Items from a data source:
┄┄┄┄┄┄┄┄┄┄┄┄┄┄┄┄┄┄┄┄

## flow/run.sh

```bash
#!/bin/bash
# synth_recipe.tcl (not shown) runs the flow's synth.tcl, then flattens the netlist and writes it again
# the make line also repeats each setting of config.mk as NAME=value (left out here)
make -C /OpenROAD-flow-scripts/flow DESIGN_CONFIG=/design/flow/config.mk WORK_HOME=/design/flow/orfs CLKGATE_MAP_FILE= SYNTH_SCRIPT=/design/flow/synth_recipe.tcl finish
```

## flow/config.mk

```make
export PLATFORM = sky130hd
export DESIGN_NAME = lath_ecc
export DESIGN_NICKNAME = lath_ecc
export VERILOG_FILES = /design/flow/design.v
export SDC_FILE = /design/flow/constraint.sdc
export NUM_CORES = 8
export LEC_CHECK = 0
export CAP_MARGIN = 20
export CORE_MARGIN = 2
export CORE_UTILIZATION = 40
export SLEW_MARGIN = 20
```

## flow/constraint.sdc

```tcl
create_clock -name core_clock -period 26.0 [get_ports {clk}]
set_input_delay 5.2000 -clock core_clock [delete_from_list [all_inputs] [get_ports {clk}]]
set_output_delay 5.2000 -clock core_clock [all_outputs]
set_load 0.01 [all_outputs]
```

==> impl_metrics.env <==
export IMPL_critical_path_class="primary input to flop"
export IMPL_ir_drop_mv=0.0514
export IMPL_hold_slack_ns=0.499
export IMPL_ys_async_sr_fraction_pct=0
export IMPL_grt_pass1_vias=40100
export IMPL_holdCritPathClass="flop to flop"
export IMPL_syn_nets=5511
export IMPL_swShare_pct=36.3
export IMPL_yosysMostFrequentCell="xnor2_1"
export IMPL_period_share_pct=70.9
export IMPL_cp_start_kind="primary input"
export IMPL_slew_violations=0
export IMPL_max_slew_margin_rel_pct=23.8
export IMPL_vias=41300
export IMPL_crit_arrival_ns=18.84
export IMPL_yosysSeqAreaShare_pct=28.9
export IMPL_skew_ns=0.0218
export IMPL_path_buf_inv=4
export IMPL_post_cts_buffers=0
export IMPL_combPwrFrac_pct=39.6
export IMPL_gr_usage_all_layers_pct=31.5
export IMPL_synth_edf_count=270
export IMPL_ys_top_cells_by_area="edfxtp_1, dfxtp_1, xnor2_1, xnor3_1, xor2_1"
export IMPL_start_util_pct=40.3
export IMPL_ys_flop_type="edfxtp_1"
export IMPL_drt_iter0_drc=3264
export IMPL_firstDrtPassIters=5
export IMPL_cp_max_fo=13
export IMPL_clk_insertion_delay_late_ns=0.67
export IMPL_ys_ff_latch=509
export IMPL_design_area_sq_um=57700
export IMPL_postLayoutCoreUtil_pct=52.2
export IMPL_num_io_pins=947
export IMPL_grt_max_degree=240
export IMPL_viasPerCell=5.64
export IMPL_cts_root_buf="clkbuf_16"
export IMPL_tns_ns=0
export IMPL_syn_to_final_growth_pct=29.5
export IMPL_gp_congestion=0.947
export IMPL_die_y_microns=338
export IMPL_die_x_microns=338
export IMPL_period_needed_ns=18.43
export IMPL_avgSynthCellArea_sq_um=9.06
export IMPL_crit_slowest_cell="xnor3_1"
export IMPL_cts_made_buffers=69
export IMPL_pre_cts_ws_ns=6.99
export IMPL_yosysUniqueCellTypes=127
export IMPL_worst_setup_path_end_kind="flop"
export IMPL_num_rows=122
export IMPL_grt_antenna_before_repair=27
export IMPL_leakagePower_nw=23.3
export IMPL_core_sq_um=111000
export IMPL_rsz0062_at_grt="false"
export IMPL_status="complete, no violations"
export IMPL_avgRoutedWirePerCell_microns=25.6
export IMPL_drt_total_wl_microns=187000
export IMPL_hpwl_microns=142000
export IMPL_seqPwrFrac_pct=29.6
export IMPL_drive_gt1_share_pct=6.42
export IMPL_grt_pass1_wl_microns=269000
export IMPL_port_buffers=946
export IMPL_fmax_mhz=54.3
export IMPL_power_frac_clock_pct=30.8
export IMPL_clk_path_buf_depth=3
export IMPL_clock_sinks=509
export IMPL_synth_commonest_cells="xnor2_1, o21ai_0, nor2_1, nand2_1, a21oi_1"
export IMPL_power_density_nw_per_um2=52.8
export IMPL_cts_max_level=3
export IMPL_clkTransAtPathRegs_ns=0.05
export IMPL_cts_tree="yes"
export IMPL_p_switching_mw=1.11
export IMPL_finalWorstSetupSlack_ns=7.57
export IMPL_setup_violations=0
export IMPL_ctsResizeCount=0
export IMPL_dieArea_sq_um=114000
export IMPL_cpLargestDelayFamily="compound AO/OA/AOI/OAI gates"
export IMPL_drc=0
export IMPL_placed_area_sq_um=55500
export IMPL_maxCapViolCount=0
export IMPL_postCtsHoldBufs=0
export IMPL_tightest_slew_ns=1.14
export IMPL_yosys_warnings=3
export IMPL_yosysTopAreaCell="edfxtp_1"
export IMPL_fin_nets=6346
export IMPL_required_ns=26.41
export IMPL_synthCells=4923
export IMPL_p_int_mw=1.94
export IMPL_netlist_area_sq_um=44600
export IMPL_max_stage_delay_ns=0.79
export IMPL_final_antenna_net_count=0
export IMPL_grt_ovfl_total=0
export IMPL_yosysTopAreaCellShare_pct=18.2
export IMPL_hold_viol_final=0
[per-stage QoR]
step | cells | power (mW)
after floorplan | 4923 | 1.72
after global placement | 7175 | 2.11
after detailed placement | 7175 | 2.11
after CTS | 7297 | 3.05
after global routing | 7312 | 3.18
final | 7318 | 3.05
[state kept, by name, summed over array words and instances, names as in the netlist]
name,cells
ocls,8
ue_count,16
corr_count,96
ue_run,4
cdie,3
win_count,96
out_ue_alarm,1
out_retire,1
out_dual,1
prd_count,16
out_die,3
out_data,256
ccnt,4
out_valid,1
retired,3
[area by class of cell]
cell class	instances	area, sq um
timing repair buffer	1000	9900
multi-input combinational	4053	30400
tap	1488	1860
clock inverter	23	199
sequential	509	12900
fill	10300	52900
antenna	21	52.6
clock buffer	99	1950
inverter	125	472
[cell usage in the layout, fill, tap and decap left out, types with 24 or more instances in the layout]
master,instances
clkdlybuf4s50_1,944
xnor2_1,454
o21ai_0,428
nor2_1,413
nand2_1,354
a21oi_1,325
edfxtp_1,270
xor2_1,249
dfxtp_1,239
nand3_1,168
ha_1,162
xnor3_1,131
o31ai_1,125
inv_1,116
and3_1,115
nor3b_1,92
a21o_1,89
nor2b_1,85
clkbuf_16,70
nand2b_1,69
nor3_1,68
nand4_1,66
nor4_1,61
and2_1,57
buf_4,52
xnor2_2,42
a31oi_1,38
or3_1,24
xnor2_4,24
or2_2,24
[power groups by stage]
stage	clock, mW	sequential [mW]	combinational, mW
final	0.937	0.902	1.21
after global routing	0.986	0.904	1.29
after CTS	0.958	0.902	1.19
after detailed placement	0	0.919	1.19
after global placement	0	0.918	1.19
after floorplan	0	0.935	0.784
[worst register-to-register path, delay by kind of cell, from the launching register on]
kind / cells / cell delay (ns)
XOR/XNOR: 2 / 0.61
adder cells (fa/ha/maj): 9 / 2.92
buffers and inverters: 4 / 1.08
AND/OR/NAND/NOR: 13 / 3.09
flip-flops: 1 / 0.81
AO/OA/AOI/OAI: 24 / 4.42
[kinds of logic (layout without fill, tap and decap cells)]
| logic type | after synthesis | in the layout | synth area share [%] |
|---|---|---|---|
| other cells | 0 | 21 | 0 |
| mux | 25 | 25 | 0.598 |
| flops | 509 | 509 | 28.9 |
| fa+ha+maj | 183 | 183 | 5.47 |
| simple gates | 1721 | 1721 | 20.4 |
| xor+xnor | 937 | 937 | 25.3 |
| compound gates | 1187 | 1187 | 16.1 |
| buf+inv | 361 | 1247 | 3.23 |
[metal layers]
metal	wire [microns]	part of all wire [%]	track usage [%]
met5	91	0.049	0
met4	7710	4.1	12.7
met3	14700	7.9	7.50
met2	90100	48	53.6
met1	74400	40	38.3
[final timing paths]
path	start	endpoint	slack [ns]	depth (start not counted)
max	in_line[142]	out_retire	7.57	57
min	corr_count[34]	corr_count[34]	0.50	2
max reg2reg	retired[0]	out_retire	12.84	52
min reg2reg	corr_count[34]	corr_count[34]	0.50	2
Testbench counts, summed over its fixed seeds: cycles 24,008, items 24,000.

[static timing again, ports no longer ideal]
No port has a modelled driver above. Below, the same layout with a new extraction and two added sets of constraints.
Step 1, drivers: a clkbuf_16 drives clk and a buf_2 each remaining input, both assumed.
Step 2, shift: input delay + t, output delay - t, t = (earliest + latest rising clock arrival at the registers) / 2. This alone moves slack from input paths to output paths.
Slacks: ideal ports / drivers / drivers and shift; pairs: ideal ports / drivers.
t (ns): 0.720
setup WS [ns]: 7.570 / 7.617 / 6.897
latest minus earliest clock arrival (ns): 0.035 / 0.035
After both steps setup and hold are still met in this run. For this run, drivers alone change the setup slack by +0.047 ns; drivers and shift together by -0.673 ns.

┄┄┄┄┄┄┄┄┄┄┄┄┄┄┄┄┄┄┄┄

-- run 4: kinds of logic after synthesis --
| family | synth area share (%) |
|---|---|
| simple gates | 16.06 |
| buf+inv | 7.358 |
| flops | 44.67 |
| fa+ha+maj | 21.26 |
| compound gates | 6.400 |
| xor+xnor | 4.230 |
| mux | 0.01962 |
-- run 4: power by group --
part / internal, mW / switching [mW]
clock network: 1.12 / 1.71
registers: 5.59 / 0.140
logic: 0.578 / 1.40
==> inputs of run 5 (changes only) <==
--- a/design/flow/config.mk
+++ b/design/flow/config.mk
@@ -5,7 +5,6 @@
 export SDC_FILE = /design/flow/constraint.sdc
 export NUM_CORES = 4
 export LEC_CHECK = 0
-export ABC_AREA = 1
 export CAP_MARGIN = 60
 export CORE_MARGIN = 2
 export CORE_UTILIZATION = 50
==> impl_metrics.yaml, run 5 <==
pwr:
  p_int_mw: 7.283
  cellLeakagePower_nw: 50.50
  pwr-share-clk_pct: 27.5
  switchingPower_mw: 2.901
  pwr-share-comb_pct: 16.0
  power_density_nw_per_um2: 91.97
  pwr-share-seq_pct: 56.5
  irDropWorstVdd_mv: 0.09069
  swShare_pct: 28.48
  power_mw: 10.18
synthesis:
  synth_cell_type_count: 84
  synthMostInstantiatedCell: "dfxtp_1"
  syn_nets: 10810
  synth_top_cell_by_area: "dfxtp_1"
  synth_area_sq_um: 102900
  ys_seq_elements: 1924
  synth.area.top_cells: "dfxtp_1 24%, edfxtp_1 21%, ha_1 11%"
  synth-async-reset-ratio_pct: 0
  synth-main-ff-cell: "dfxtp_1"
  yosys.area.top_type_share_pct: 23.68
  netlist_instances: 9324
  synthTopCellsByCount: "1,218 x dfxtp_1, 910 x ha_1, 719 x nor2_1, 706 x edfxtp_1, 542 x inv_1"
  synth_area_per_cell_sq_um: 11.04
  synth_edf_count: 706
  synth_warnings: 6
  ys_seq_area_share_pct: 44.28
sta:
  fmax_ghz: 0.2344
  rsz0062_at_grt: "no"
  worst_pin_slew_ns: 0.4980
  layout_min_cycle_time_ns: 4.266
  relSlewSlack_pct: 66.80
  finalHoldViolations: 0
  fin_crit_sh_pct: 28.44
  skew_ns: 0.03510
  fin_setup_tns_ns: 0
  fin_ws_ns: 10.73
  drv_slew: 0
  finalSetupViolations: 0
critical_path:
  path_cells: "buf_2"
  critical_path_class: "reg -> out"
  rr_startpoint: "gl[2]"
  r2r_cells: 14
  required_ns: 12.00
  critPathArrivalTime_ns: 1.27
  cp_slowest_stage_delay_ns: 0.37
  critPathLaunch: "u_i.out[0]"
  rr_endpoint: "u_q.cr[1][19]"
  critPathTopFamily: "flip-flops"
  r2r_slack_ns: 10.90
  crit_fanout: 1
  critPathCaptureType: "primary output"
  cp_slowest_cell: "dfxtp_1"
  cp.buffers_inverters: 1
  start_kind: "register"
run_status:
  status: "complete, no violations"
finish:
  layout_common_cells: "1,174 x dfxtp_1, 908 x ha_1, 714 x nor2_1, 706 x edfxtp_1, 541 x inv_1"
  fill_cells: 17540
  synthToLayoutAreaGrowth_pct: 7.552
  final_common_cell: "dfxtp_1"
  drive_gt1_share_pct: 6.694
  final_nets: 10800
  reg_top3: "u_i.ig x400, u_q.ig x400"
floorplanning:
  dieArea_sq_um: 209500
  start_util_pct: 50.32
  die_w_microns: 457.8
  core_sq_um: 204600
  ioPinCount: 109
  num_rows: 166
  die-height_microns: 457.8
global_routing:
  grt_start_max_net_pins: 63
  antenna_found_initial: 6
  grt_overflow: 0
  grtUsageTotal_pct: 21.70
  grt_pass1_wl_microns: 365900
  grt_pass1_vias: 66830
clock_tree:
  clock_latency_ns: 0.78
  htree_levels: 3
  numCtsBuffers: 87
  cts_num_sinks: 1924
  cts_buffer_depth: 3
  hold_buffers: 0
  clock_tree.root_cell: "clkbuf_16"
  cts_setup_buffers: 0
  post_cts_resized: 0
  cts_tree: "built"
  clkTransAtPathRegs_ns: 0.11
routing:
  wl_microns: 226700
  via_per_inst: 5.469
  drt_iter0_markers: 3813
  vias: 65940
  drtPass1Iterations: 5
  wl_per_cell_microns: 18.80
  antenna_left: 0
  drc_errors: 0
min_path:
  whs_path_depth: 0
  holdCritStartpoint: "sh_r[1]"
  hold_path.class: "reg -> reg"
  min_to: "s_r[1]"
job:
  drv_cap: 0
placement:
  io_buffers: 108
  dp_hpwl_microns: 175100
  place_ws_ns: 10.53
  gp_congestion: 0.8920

┄┄┄┄┄┄┄┄┄┄┄┄┄┄┄┄┄┄┄┄

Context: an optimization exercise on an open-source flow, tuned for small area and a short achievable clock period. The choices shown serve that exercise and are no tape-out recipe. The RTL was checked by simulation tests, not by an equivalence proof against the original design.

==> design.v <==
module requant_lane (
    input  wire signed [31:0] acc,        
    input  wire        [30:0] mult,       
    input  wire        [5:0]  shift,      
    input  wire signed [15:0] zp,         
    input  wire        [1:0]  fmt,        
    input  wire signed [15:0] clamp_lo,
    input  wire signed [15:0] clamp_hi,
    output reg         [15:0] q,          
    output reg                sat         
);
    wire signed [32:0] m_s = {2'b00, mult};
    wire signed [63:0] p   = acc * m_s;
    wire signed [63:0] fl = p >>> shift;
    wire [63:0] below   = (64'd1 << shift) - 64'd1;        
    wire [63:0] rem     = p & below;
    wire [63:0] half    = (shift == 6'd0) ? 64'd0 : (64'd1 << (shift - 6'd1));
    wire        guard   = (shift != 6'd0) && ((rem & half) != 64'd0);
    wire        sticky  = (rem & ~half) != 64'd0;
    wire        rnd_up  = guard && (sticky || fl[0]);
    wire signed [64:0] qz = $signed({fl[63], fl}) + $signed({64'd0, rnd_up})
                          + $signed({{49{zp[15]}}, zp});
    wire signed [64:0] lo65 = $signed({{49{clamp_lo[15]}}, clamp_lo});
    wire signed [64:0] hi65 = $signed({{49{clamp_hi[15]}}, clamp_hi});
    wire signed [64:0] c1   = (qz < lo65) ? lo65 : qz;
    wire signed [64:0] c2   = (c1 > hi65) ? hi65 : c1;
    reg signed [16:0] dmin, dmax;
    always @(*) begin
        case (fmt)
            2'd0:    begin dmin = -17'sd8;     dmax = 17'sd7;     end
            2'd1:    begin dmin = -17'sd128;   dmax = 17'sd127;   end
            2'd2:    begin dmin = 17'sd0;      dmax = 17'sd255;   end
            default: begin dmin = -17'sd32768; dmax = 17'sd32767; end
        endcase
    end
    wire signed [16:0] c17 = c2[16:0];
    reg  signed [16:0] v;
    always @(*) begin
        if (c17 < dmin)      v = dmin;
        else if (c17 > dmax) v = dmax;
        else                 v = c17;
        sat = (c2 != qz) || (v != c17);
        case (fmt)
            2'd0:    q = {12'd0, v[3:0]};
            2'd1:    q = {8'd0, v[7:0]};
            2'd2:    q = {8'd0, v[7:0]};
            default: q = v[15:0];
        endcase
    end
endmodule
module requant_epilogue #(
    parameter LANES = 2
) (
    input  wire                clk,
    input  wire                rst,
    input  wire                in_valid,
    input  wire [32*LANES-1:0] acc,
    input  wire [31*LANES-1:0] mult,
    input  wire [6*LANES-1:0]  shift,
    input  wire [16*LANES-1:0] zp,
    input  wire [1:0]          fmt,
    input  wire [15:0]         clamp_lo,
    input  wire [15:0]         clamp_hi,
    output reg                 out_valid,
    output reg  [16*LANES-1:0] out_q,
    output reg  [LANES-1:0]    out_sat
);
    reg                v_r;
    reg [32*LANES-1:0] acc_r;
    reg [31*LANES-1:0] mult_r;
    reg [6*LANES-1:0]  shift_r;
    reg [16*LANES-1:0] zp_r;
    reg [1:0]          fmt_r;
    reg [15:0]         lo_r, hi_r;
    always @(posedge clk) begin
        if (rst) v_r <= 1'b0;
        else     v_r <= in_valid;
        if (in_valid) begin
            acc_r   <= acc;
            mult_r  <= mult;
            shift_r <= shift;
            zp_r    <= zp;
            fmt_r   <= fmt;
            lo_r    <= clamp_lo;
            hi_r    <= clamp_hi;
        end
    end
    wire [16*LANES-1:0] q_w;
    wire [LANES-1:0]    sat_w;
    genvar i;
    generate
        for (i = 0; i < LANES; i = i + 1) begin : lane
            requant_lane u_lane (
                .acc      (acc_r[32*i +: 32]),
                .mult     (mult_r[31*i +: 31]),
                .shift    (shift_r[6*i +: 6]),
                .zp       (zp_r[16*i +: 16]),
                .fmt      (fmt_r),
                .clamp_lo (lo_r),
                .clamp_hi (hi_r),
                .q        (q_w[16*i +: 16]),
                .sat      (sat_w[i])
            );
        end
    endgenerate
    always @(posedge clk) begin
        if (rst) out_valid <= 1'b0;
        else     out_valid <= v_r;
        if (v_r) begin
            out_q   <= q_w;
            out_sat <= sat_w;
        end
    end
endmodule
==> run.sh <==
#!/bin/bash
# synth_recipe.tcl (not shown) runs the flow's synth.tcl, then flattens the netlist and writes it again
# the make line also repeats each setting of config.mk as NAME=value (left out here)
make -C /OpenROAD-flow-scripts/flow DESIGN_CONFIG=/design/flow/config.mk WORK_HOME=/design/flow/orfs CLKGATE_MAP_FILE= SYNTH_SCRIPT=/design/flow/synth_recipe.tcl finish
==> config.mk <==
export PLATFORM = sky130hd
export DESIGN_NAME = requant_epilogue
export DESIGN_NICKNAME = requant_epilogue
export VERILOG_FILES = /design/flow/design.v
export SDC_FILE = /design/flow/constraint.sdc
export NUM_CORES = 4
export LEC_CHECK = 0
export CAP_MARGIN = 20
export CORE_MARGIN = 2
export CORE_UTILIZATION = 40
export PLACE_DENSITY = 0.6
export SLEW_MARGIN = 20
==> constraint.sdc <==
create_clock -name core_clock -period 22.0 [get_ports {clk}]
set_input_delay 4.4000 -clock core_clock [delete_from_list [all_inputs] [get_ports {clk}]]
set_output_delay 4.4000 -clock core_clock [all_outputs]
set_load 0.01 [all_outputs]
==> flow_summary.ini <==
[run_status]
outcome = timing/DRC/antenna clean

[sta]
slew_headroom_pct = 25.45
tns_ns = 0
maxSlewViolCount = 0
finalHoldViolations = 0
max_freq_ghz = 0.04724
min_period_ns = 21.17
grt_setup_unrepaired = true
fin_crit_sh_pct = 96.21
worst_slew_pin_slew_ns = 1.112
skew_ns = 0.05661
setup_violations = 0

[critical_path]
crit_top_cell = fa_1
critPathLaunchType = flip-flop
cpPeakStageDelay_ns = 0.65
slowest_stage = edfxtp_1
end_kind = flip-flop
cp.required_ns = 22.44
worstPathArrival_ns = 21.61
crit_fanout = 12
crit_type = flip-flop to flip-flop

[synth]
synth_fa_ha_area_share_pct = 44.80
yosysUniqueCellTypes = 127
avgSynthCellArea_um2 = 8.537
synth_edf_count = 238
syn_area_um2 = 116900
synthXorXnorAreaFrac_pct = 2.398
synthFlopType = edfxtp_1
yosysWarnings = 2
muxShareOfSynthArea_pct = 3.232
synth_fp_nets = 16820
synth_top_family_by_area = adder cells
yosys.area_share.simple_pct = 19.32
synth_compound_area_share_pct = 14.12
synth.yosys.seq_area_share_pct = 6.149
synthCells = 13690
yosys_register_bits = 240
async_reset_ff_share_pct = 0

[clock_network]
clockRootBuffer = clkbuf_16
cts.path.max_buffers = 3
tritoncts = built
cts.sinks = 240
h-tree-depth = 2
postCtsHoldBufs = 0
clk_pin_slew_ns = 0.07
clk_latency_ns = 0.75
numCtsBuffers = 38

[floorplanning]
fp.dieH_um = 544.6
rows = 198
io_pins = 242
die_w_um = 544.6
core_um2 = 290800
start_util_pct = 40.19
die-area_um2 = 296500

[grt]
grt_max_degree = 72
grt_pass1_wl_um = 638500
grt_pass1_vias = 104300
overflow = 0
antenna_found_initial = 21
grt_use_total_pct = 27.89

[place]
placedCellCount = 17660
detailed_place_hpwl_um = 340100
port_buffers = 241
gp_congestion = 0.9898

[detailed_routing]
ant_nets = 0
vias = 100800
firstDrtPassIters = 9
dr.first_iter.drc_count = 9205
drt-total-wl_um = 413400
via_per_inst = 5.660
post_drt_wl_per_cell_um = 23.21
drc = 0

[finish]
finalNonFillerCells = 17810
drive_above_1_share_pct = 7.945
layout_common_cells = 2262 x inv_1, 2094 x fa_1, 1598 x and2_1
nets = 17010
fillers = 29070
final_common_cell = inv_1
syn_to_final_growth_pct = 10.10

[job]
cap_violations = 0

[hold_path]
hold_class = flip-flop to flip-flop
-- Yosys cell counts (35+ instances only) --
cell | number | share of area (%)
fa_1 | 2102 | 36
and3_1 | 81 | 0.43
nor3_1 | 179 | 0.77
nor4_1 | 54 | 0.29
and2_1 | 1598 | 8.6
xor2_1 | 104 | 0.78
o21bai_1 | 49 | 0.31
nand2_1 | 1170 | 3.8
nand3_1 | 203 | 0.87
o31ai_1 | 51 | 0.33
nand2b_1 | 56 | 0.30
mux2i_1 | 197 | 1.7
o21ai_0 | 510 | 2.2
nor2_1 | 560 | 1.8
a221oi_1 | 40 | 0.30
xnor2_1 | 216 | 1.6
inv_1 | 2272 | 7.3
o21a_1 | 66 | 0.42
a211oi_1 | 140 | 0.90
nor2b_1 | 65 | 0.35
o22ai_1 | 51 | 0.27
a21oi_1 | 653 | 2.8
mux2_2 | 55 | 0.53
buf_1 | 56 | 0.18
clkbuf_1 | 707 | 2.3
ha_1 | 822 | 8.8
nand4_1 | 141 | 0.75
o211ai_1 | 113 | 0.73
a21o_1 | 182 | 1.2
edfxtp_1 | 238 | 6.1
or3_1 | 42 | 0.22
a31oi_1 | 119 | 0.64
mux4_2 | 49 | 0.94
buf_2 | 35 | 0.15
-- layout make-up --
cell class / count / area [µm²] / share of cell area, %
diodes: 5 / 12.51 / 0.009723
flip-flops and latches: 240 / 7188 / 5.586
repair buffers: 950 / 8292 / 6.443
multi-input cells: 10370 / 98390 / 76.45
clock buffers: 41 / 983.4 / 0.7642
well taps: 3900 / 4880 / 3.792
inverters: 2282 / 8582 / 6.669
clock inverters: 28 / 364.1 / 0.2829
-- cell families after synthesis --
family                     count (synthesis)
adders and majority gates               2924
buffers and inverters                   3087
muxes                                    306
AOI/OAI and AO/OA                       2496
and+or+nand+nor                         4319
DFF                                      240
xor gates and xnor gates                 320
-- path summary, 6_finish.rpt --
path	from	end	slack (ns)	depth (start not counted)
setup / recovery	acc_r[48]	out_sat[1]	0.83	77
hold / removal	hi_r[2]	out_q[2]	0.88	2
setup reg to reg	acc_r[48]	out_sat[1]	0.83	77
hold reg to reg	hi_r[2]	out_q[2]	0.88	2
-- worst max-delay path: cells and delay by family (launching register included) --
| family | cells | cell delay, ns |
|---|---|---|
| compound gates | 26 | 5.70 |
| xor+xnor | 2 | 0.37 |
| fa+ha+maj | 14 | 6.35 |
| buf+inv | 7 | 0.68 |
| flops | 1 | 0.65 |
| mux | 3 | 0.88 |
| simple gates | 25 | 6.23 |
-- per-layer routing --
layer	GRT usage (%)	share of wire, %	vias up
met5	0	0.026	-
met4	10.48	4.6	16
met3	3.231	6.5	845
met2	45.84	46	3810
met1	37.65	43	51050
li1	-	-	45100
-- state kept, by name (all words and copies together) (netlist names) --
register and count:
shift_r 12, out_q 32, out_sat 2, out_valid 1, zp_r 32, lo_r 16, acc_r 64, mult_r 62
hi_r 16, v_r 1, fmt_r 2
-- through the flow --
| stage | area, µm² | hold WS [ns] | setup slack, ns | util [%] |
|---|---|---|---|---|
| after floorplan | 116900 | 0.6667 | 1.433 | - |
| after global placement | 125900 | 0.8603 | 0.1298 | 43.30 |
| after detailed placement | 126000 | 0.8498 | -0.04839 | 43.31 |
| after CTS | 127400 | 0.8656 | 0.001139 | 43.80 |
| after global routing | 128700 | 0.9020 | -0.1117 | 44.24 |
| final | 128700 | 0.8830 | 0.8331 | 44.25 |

┄┄┄┄┄┄┄┄┄┄┄┄┄┄┄┄┄┄┄┄

**Your objective:**
Pull every line containing "decap" out of the records.

**Solution:**
[cell usage in the layout, fill, tap and decap left out, types with 24 or more instances in the layout]
[kinds of logic (layout without fill, tap and decap cells)]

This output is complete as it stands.